WHAT THE TASK REQUIRES
From the entries below, return exactly the lines beginning at the one that contains "met3 | 61300 | 639" and ending at the one that contains "-- metrics by", both of them included, and only those lines.
*** RAW DATA Section Begins ***
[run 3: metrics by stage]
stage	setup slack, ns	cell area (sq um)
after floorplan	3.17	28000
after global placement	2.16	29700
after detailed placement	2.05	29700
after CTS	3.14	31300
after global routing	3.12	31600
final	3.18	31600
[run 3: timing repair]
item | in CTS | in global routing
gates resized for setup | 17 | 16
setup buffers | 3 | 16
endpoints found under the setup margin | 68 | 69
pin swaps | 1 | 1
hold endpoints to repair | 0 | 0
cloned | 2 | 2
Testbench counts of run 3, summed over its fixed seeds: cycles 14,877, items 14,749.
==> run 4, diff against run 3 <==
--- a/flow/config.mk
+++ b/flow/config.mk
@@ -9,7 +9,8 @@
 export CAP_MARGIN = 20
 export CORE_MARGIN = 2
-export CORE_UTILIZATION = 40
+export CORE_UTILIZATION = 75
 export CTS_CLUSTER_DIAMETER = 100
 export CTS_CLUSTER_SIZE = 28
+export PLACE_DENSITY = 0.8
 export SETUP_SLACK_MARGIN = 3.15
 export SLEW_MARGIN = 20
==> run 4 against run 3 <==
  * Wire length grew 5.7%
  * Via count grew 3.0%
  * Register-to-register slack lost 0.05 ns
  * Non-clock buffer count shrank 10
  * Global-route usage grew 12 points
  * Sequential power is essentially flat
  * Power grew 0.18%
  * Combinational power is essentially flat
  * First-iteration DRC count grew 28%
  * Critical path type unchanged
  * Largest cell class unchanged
Context: an optimization exercise on an open-source flow, tuned for small area and a short achievable clock period. The choices shown serve that exercise and are no tape-out recipe. In this exercise RTL edits were held to simulation tests only and were not proved equivalent to the original. Power figures rest on the tool's default switching activity, not on a simulated workload.

===== design/flow/flow/run.sh =====
#!/bin/bash
# Own layout flow: the standard flow (standard synthesis, floorplan, power
# grid, placement, CTS, routing) with two changes:
#  - the port buffers are sky130 buf_2 cells instead of the delay-buffer
#    cells buffer_ports picks by default;
#  - CTS uses clkbuf_16 with larger sink clusters and inserts no dummy loads.
# The full output of the ORFS run goes to flow.log; ORFS writes each step's
# own log under orfs/logs/.
set -euo pipefail
export BUFFER_PORTS_ARGS="-buffer_cell sky130_fd_sc_hd__buf_2"
export CTS_ARGS="-sink_clustering_enable -repair_clock_nets -dont_use_dummy_load -sink_clustering_size 28 -sink_clustering_max_diameter 80 -buf_list sky130_fd_sc_hd__clkbuf_16"
bash standard.sh > flow.log 2>&1

===== design/flow/standard.sh =====
#!/bin/bash
# synth_recipe.tcl (not shown) runs the flow's synth.tcl, then flattens the netlist and writes it again
# the make line also repeats each setting of config.mk as NAME=value (left out here)
make -C /OpenROAD-flow-scripts/flow DESIGN_CONFIG=/design/flow/config.mk WORK_HOME=/design/flow/orfs CLKGATE_MAP_FILE= SYNTH_SCRIPT=/design/flow/synth_recipe.tcl "${@:-finish}"

===== design/flow/config.mk =====
export PLATFORM = sky130hd
export DESIGN_NAME = mcdf_arb_n
export DESIGN_NICKNAME = mcdf_arb_n
export VERILOG_FILES = /design/flow/design.v
export SDC_FILE = /design/flow/constraint.sdc
export NUM_CORES = 4
export LEC_CHECK = 0
export CAP_MARGIN = 20
export CORE_MARGIN = 2
export CORE_UTILIZATION = 70
export CTS_BUF_LIST = sky130_fd_sc_hd__clkbuf_16
export CTS_CLUSTER_DIAMETER = 80
export CTS_CLUSTER_SIZE = 28
export SETUP_SLACK_MARGIN = 4.5
export SLEW_MARGIN = 20
export SYNTH_HIERARCHICAL = 1

===== design/flow/constraint.sdc =====
create_clock -name core_clock -period 8.0 [get_ports {clk_i}]
set_input_delay 1.6000 -clock core_clock [delete_from_list [all_inputs] [get_ports {clk_i}]]
set_output_delay 1.6000 -clock core_clock [all_outputs]
set_load 0.01 [all_outputs]

===== design/flow/design.v =====
module mcdf_arb_n #(
    parameter  int NCH   = 4,
    parameter  int DW    = 32,
    parameter  int DEPTH = 32,
    localparam int ID_W  = (NCH > 1) ? $clog2(NCH) : 1
) (
    input  logic                clk_i,
    input  logic                rstn_i,
    input  logic [NCH*DW-1:0]   ch_data_i,
    input  logic [NCH-1:0]      ch_valid_i,
    output logic [NCH-1:0]      ch_ready_o,
    input  logic [NCH-1:0]      cfg_en_i,
    input  logic [NCH*2-1:0]    cfg_prio_i,
    input  logic [NCH*3-1:0]    cfg_pkglen_i,
    output logic [NCH*8-1:0]    margin_o,
    input  logic                f2a_id_req_i,
    input  logic                f2a_ack_i,
    output logic                a2f_val_o,
    output logic [ID_W-1:0]     a2f_id_o,
    output logic [DW-1:0]       a2f_data_o,
    output logic [2:0]          a2f_pkglen_sel_o
);
    localparam int AW = $clog2(DEPTH);
    localparam int CW = AW + 1;
    localparam int RD = DEPTH - 1;
    logic            xfer, val;
    logic [NCH-1:0]  cur;               
    logic [DW-1:0]   head   [NCH];
    logic [DW-1:0]   sreg   [NCH][RD];
    logic [CW-1:0]   mgn    [NCH];      
    logic [CW-1:0]   mgn_nx [NCH];
    logic [NCH-1:0]  nfull, one;        
    logic [DW-1:0]   rdat   [NCH];
    logic [NCH-1:0]  empty, push, pop, elig, h_din, h_mem;
    logic [ID_W-1:0] rr_ptr;
    logic            grant_go, xfer_pop, last, val_nx;
    logic [AW-1:0]   wcnt;
    logic [NCH-1:0]  win;
    logic [ID_W-1:0] winner;
    logic [2:0]      win_len;
    always_comb begin
        for (int n = 0; n < NCH; n++) begin
            empty[n]           = mgn[n][AW];
            ch_ready_o[n]      = cfg_en_i[n] && nfull[n];
            push[n]            = ch_valid_i[n] && cfg_en_i[n] && nfull[n];
            pop[n]             = xfer_pop && cur[n];
            elig[n]            = cfg_en_i[n] && !empty[n];
            margin_o[n*8 +: 8] = 8'(mgn[n]);
            h_din[n]           = push[n] && (empty[n] || (one[n] && pop[n]));
            h_mem[n]           = pop[n] && !one[n];
            mgn_nx[n]          = mgn[n];
            if (push[n] && !pop[n])      mgn_nx[n] = mgn[n] - CW'(1);
            else if (pop[n] && !push[n]) mgn_nx[n] = mgn[n] + CW'(1);
        end
    end
    assign a2f_val_o = val;
    assign xfer_pop  = val && f2a_ack_i;
    localparam int NO = 2 * NCH;              
    localparam int NB = (NO + 2) / 3;
    logic [3*NB-1:0] osel;
    logic [DW-1:0]   odat [3*NB];
    logic [DW-1:0]   dout;
    logic            dout_en;
    always_comb begin
        dout_en = grant_go;
        for (int n = 0; n < NCH; n++) begin
            dout_en     = dout_en || (xfer && cur[n] && (h_din[n] || h_mem[n]));
            osel[n]     = win[n] && !xfer;
            odat[n]     = head[n];
            osel[NCH+n] = cur[n] && xfer;
            odat[NCH+n] = rdat[n];
        end
        for (int k = NO; k < 3*NB; k++) begin
            osel[k] = 1'b0;
            odat[k] = '0;
        end
    end
    logic [DW-1:0] dnx;
    for (genvar b = 0; b < DW; b++) begin : g_out
        logic [NB-1:0] t;
        for (genvar k = 0; k < NB; k++) begin : g_a
            if (3*k + 2 < NO) begin : g3
                mcdf_arb_aoi222 u_aoi (
                    .a0(odat[3*k][b]),   .s0(osel[3*k]),
                    .a1(odat[3*k+1][b]), .s1(osel[3*k+1]),
                    .a2(odat[3*k+2][b]), .s2(osel[3*k+2]),
                    .y(t[k]));
            end else if (3*k + 1 < NO) begin : g2
                mcdf_arb_aoi22 u_aoi (
                    .a0(odat[3*k][b]),   .s0(osel[3*k]),
                    .a1(odat[3*k+1][b]), .s1(osel[3*k+1]),
                    .y(t[k]));
            end else begin : g1
                assign t[k] = !(odat[3*k][b] && osel[3*k]);
            end
        end
        mcdf_arb_nand #(.W(NB)) u_nand (.a(t), .y(dnx[b]));
    end
    assign a2f_data_o = dout;
    always_ff @(posedge clk_i) begin
        if (dout_en) dout <= dnx;
    end
    localparam int NT = RD + 1;               
    localparam int NA = (NT + 2) / 3;         
    localparam int NN = (NA + 3) / 4;         
    for (genvar n = 0; n < NCH; n++) begin : g_rd
        logic [3*NA-1:0]    sel;
        logic [DW*3*NA-1:0] dat;
        always_comb begin
            sel = '0;
            dat = '0;
            for (int i = 0; i < RD; i++) begin
                sel[i]          = (mgn[n] == CW'(RD - 1 - i));
                dat[i*DW +: DW] = sreg[n][i];
            end
            sel[RD]          = h_din[n];
            dat[RD*DW +: DW] = ch_data_i[n*DW +: DW];
        end
        for (genvar b = 0; b < DW; b++) begin : g_b
            logic [NA-1:0] t;
            logic [NN-1:0] u;
            for (genvar k = 0; k < NA; k++) begin : g_a
                if (3*k + 2 < NT) begin : g3
                    mcdf_arb_aoi222 u_aoi (
                        .a0(dat[(3*k)*DW + b]),   .s0(sel[3*k]),
                        .a1(dat[(3*k+1)*DW + b]), .s1(sel[3*k+1]),
                        .a2(dat[(3*k+2)*DW + b]), .s2(sel[3*k+2]),
                        .y(t[k]));
                end else if (3*k + 1 < NT) begin : g2
                    mcdf_arb_aoi22 u_aoi (
                        .a0(dat[(3*k)*DW + b]),   .s0(sel[3*k]),
                        .a1(dat[(3*k+1)*DW + b]), .s1(sel[3*k+1]),
                        .y(t[k]));
                end else begin : g1
                    assign t[k] = !(dat[(3*k)*DW + b] && sel[3*k]);
                end
            end
            for (genvar k = 0; k < NN; k++) begin : g_n
                localparam int W = (NA - 4*k < 4) ? NA - 4*k : 4;
                mcdf_arb_nand #(.W(W)) u_nand (.a(t[4*k +: W]), .y(u[k]));
            end
            assign rdat[n][b] = |u;
        end
    end
    always_comb begin
        for (int i = 0; i < NCH; i++) begin
            win[i] = elig[i];
            for (int j = 0; j < NCH; j++) begin
                if (j != i) begin
                    logic [ID_W-1:0] di, dj;
                    di = ID_W'(i) - rr_ptr - ID_W'(1);    
                    dj = ID_W'(j) - rr_ptr - ID_W'(1);
                    win[i] = win[i] && (!elig[j] ||
                             (cfg_prio_i[i*2 +: 2] < cfg_prio_i[j*2 +: 2]) ||
                             ((cfg_prio_i[i*2 +: 2] == cfg_prio_i[j*2 +: 2]) && (di < dj)));
                end
            end
        end
        winner  = '0;
        win_len = '0;
        for (int i = 0; i < NCH; i++) begin
            winner  = winner  | (win[i] ? ID_W'(i) : '0);
            win_len = win_len | (win[i] ? cfg_pkglen_i[i*3 +: 3] : 3'd0);
        end
    end
    assign grant_go = !xfer && f2a_id_req_i && (|elig);
    always_comb begin
        case (a2f_pkglen_sel_o)
            3'd0:    last = &wcnt[1:0];
            3'd1:    last = &wcnt[2:0];
            3'd2:    last = &wcnt[3:0];
            default: last = &wcnt[4:0];
        endcase
    end
    always_comb begin
        val_nx = 1'b0;
        if (grant_go) begin
            val_nx = 1'b1;
        end else if (xfer && !(xfer_pop && last)) begin
            for (int n = 0; n < NCH; n++)
                if (cur[n]) val_nx = !mgn_nx[n][AW];
        end
    end
    always_ff @(posedge clk_i or negedge rstn_i) begin
        if (!rstn_i) begin
            xfer             <= 1'b0;
            val              <= 1'b0;
            a2f_id_o         <= '0;
            cur              <= '0;
            a2f_pkglen_sel_o <= '0;
            rr_ptr           <= ID_W'(NCH - 1);
            wcnt             <= '0;
        end else begin
            val <= val_nx;
            if (grant_go) begin
                xfer             <= 1'b1;
                a2f_id_o         <= winner;
                cur              <= win;
                rr_ptr           <= winner;
                a2f_pkglen_sel_o <= win_len;
            end
            if (xfer_pop) begin
                if (last) begin
                    xfer <= 1'b0;
                    wcnt <= '0;
                end else begin
                    wcnt <= wcnt + AW'(1);
                end
            end
        end
    end
    always_ff @(posedge clk_i or negedge rstn_i) begin
        if (!rstn_i) begin
            for (int n = 0; n < NCH; n++) begin
                mgn[n]   <= CW'(DEPTH);
                nfull[n] <= 1'b1;
                one[n]   <= 1'b0;
            end
        end else begin
            for (int n = 0; n < NCH; n++) begin
                mgn[n]   <= mgn_nx[n];
                nfull[n] <= (mgn_nx[n] != '0);
                one[n]   <= (mgn_nx[n] == CW'(DEPTH - 1));
            end
        end
    end
    always_ff @(posedge clk_i) begin
        for (int n = 0; n < NCH; n++) begin
            if (h_din[n] || h_mem[n]) head[n] <= rdat[n];
            if (push[n]) begin
                sreg[n][0] <= ch_data_i[n*DW +: DW];
                for (int i = 1; i < RD; i++) sreg[n][i] <= sreg[n][i-1];
            end
        end
    end
endmodule
module mcdf_arb_aoi222 (
    input  logic a0, s0, a1, s1, a2, s2,
    output logic y
);
    assign y = !((a0 && s0) || (a1 && s1) || (a2 && s2));
endmodule
module mcdf_arb_aoi22 (
    input  logic a0, s0, a1, s1,
    output logic y
);
    assign y = !((a0 && s0) || (a1 && s1));
endmodule
module mcdf_arb_nand #(
    parameter int W = 4
) (
    input  logic [W-1:0] a,
    output logic         y
);
    assign y = !(&a);
endmodule

==> impl_metrics.toml, run 1 <==
[global_route]
use_met1_pct = 54.1
grt-busiest-layer = "met1"
grt_pass1_wl_um = 542000
grt_overflow = 0
grt_pass1_vias = 75235
grtUsageTotal_pct = 35.6
grt_max_degree = 218
grtUsageMet3_pct = 9.46
antenna_found_initial = 21
grtUsageMet2_pct = 49.5

[synthesis]
synthArstFlopShare_pct = 1.20
synth_top_cell_by_area = "edfxtp_1"
synth_edf_count = 4128
ys_types = 60
ys_top_cells_by_count = "edfxtp_1, a222oi_1, nand4_1"
syn_area_mm2 = 0.147
synth_cells = 6770
yosysMostFrequentCell = "edfxtp_1"
synthTopCellsByArea = "edfxtp_1, a222oi_1, a22oi_2, nand4_1, dfrtp_1"
yosys_warnings = 19
ys_seq_area_share_pct = 85.2
avgSynthCellArea_um2 = 21.7
synthFlopType = "edfxtp_1"
synth_top_area_share_pct = 84.3
synth_seq_cells = 4178

[setup_path]
crit_arrival_ns = 4.12
cp_max_fo = 32
worst_setup_path_start_kind = "primary input"
required_ns = 8.50
crit_type = "in2reg"
r2r_slack_ns = 4.43
critPathCaptureType = "flip-flop"

[timing]
rsz0062_at_grt = "true"
hold_viol = 0
clock.fmax_mhz = 276
layout_setup_ws_ns = 4.38
whs_ns = 0.414
setup_tns_ns = 0
fin_skew_ns = 0.0380
maxSlewHeadroom_pct = 14.9
setup_viol = 0
fin_crit_sh_pct = 45.2
fin_crit_ns = 3.62
tightest_slew_ns = 1.28
finalMaxSlewViolations = 0

[cts]
h-tree-depth = 4
clockRootBuffer = "clkbuf_16"
cts_buffer_depth = 3
path_clk_slew_ns = 0.10
clock_latency_ns = 0.86
cts_made_buffers = 169
cts_tree = "yes"
ctsHoldBuffers = 0
cts_num_sinks = 4178

[floorplanning]
die_y_um = 462
dieArea_mm2 = 0.214
row_count = 168
die_x_um = 462
boundaryPins = 234
start_util_pct = 70.3
core_mm2 = 0.209

[placement]
io_buffers = 225
placed_area_mm2 = 0.154
place_ws_ns = 3.13
globalplace.congestion = 0.959
place.detailed.hpwl_um = 240000

[detailed_routing]
ant_nets = 0
vias = 81168
wl_um = 385000
wire_per_inst_um = 37.9
drc_errors = 0
vias_per_cell = 7.99
drt_iter0_drc = 20854
drt_pre_antenna_iters = 15

[final_layout]
syn2layout_area_growth_pct = 8.20
drive_gt1_share_pct = 13.6
nets = 7540
fin_area_mm2 = 0.159

[pwr]
leakagePower_uw = 0.0502
powerDensity_mw_per_mm2 = 298
ir_drop_mv = 0.301

[min_path]
holdCritPathClass = "reg2reg"

[flow_run]
drv_cap = 0

[status]
status = "timing/DRC/antenna clean"
-- path summary, 6_finish.rpt --
check	from	end	cells after the start
worst max register to register	mgn[0][4]	dout[24]	9
min in group asynchronous	rstn_i	mgn[0][1]	1
max in group asynchronous	rstn_i	mgn[3][3]	1
worst min-delay path	sreg[67][20]	sreg[68][20]	0
worst max-delay path	cfg_en_i[2]	dout[8]	7
worst min register to register	sreg[67][20]	sreg[68][20]	0
-- report_power, final --
part | switching [uW] | internal [uW]
Clock | 6070 | 3800
Combinational | 6870 | 2420
Sequential | 1220 | 27000
-- sequential cells by signal, indices dropped and copies added, names as in the netlist --
name	count
sreg	3968
head	128
dout	32
mgn	24
wcnt	5
cur	4
nfull	4
one	4
a2f_pkglen_sel_o	3
a2f_id_o	2
rr_ptr	2
val	1
xfer	1
-- repair_timing --
| item | 4_1_cts | 5_1_grt |
|---|---|---|
| gates resized for setup | 144 | 94 |
| buffers inserted | 9 | 16 |
| setup endpoints to repair | 1471 | 871 |
| pin swaps | 45 | 67 |
| cloned | 0 | 2 |
-- metal layers --
layer | routed length (um) | up-vias
met4 | 19500 | 6
met3 | 61300 | 639
met2 | 167000 | 6931
met5 | 37 | -
met1 | 137000 | 41144
li1 | - | 32448
-- per-module statistics from Yosys, one instance, submodules excluded, excerpt --
module | flops+latches | times used | cells | cell area [um2]
mcdf_arb_n | 4178 | 1 | 4850 | 129000
mcdf_arb_aoi222 | 0 | 1344 | 1 | 10.0
mcdf_arb_aoi22 | 0 | 160 | 1 | 12.5
-- metrics by stage --
step | utilization [%] | power (uW) | std cells
finish | 76.1 | 47400 | 10155
global route | 76.0 | 48500 | 10146
CTS | 75.8 | 47100 | 10124
detailed placement | 73.5 | 37200 | 9946
global placement | 73.5 | 36900 | 9946
floorplan | - | 32300 | 6777
-- placed cells by master (no fill, tap or decap), drive strengths merged, types with 3 or more instances in the layout --
master,Yosys,routed
a21oi,18,18
a221o,3,3
a222oi,1344,1344
a22oi,163,163
a31oi,4,4
and2,19,19
and3,32,32
and4,3,3
buf,13,414
clkbuf,10,171
clkinv,1,4
conb,1,8
dfrtp,40,40
dfstp,10,10
diode,0,11
edfxtp,4128,4128
ha,39,39
inv,38,35
nand2,64,64
nand2b,14,14
nand3,187,187
nand4,261,261
nand4b,3,3
nor2,129,129
nor2b,18,18
nor3,11,11
nor4,5,5
o211ai,7,7
o21ai,18,18
o22ai,12,12
or2,4,4
or3,128,128
or4,3,3
xnor2,13,13
xor2,7,7
-- layout make-up --
type	count	area, um2
multi-input cells	2537	22700
diodes	11	27.5
flip-flops and latches	4178	125000
repair buffers	416	3130
inverters	39	251
well taps	2805	3510
clock buffers	169	4230
fillers	11472	50100
-- cell families (layout without fill, tap and decap cells) --
group	after synthesis	in the layout	synth area share, %
adders and majority gates	39	39	0.332
AOI/OAI and AO/OA	1585	1585	10.9
buffers and inverters	62	624	0.191
xor gates and xnor gates	20	20	0.124
and+or+nand+nor	885	885	3.29
other	1	19	0.00255
DFF	4178	4178	85.2
-- worst max-delay path, stage by stage --
cell,delay [ns]
buf_12,0.08
buf_12,0.11
nor2b_1,0.84
o41ai_2,0.31
nor2_1,0.70
a221oi_4,0.10
nand2_8,0.32
==> inputs of run 2 (changes only) <==
==> design/flow/run.sh (new file) <==
#!/bin/bash
# synth_recipe.tcl (not shown) runs the flow's synth.tcl, then flattens the netlist and writes it again
# the make line also repeats each setting of config.mk as NAME=value (left out here)
make -C /OpenROAD-flow-scripts/flow DESIGN_CONFIG=/design/flow/config.mk WORK_HOME=/design/flow/orfs CLKGATE_MAP_FILE= SYNTH_SCRIPT=/design/flow/synth_recipe.tcl finish
removed: design/flow/flow/run.sh
removed: design/flow/standard.sh
==> run 2 against run 1 <==
  * Combinational power grew 3.7%
  * Clock power rose by 5%
  * Register-to-register slack got worse by 0.02 ns
  * Critical path type is now in2out
  * Total power is 1.7% higher
  * First-iteration DRC count up 4.9%
  * Synthesized cell count did not move
  * Critical path depth fell by 4
  * Global-route usage is 0.33 points higher
  * Utilization up 1.2 points
  * Clock skew down 0.0020 ns
  * Cell count rose by 1.3%
==> impl_metrics.toml, run 2 <==
[status]
status = "timing/DRC/antenna clean"

[setup_path]
r2r-start = "mgn[1][4]"
worst_setup_path_start_kind = "primary input"
reg2reg_depth = 9
crit_arrival_ns = 2.01
required_ns = 6.40
critPathCaptureType = "output pin"
crit_type = "in2out"
cp_max_fo = 3
r2r_slack_ns = 4.41
reg2reg_to = "dout[1]"

[synthesis]
synth_top_cell_by_area = "edfxtp_1"
yosys_warnings = 19
synth_seq_cells = 4178
syn_area_mm2 = 0.147
ys_seq_area_share_pct = 85.2
yosysMostFrequentCell = "edfxtp_1"
synth_edf_count = 4128
synthArstFlopShare_pct = 1.20
ys_top_cells_by_count = "edfxtp_1, a222oi_1, nand4_1"
synthFlopType = "edfxtp_1"
synth_cells = 6770
ys_types = 60
synth_top_area_share_pct = 84.3
synthTopCellsByArea = "edfxtp_1, a222oi_1, a22oi_2, nand4_1, dfrtp_1"
avgSynthCellArea_um2 = 21.7

[floorplanning]
boundaryPins = 234
core_mm2 = 0.209
die_x_um = 462
die_y_um = 462
dieArea_mm2 = 0.214
row_count = 168
start_util_pct = 70.3

[timing]
clock.fmax_mhz = 277
fin_crit_sh_pct = 45.1
fin_crit_ns = 3.61
layout_setup_ws_ns = 4.39
fin_skew_ns = 0.0360
setup_tns_ns = 0
tightest_slew_ns = 1.18
maxSlewHeadroom_pct = 21.5
setup_viol = 0
hold_viol = 0
rsz0062_at_grt = "true"
finalMaxSlewViolations = 0

[cts]
cts_buffer_depth = 3
h-tree-depth = 4
clockRootBuffer = "clkbuf_16"
cts_tree = "yes"
clock_latency_ns = 0.86
path_clk_slew_ns = 0.10
cts_num_sinks = 4178
ctsHoldBuffers = 0
cts_made_buffers = 169

[detailed_routing]
drt_pre_antenna_iters = 14
drc_errors = 0
drt_iter0_drc = 21875
wl_met2_um = 169000
vias_per_cell = 8.02
routed.top_layer = "met5"
wire_per_inst_um = 37.9
met1_length_um = 138000
wl_um = 390000
vias = 82461
ant_nets = 0
wl_met3_um = 62400

[final_layout]
top_register = "sreg"
final_common_cell = "edfxtp_1"
syn2layout_area_growth_pct = 9.95
fillers = 11156
nets = 7607
largest_register_ffs = 3968
most-common-layout-cells = "edfxtp_1, a222oi_1, nand4_1, nand3_1, clkbuf_16"
reg.largest.list = "sreg: 3968 flops, head: 128 flops, dout: 32 flops"
drive_gt1_share_pct = 12.0

[flow_run]
drv_cap = 0

[min_path]
min_path_cells = 0
holdCritPathClass = "reg2reg"
hold_path_end = "sreg[12][19]"
min-delay-start = "sreg[11][19]"

[global_route]
grt_overflow = 0
antenna_found_initial = 32
grt_pass1_wl_um = 547000
grt_pass1_vias = 76559
grtUsageTotal_pct = 35.9
grt_max_degree = 218

[pwr]
leakagePower_uw = 0.0510
pwr-share-seq_pct = 58.5
power_frac_comb_pct = 20.0
p_int_uw = 33800
swShare_pct = 29.8
p_clk_share_pct = 21.5
p_sw_uw = 14400
powerDensity_mw_per_mm2 = 298
ir_drop_mv = 0.266

[placement]
place_ws_ns = 2.56
io_buffers = 225
place.detailed.hpwl_um = 237000
globalplace.congestion = 0.960
[run 2: cell counts after synthesis]
No cell type changed its count.
[run 2: final cells by class]
cell class / instances / area [um2] / share of cell area, %
Multi-Input combinational cell: 2538 / 22800 / 14.1
Antenna cell: 14 / 35.0 / 0.0217
Timing Repair Buffer: 478 / 4980 / 3.08
Sequential cell: 4178 / 125000 / 77.5
Tap cell: 2805 / 3510 / 2.17
Clock inverter: 48 / 332 / 0.205
Clock buffer: 178 / 4450 / 2.76
Timing Repair inverter: 4 / 65.1 / 0.0403
Inverter: 39 / 259 / 0.160
[run 2: timing repair]
item                                    in CTS  in global routing
gates cloned                                12                  4
endpoints found under the setup margin    1359                529
resized for setup                          278                124
setup buffers                               36                 30
pin swaps                                   49                 99
[run 2: logic make-up (layout without fill, tap and decap cells)]
group           after synthesis  count (layout)  share of synthesized area [%]
other cells                   1              22                        0.00255
buf+inv                      62             747                          0.191
xor+xnor                     20              20                          0.124
fa+ha+maj                    39              39                          0.332
flops                      4178            4178                           85.2
simple gates                885             886                           3.29
compound gates             1585            1585                           10.9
*** RAW DATA Section Ends ***
WRITTEN REPLY
met3 | 61300 | 639
met2 | 167000 | 6931
met5 | 37 | -
met1 | 137000 | 41144
li1 | - | 32448
-- per-module statistics from Yosys, one instance, submodules excluded, excerpt --
module | flops+latches | times used | cells | cell area [um2]
mcdf_arb_n | 4178 | 1 | 4850 | 129000
mcdf_arb_aoi222 | 0 | 1344 | 1 | 10.0
mcdf_arb_aoi22 | 0 | 160 | 1 | 12.5
-- metrics by stage --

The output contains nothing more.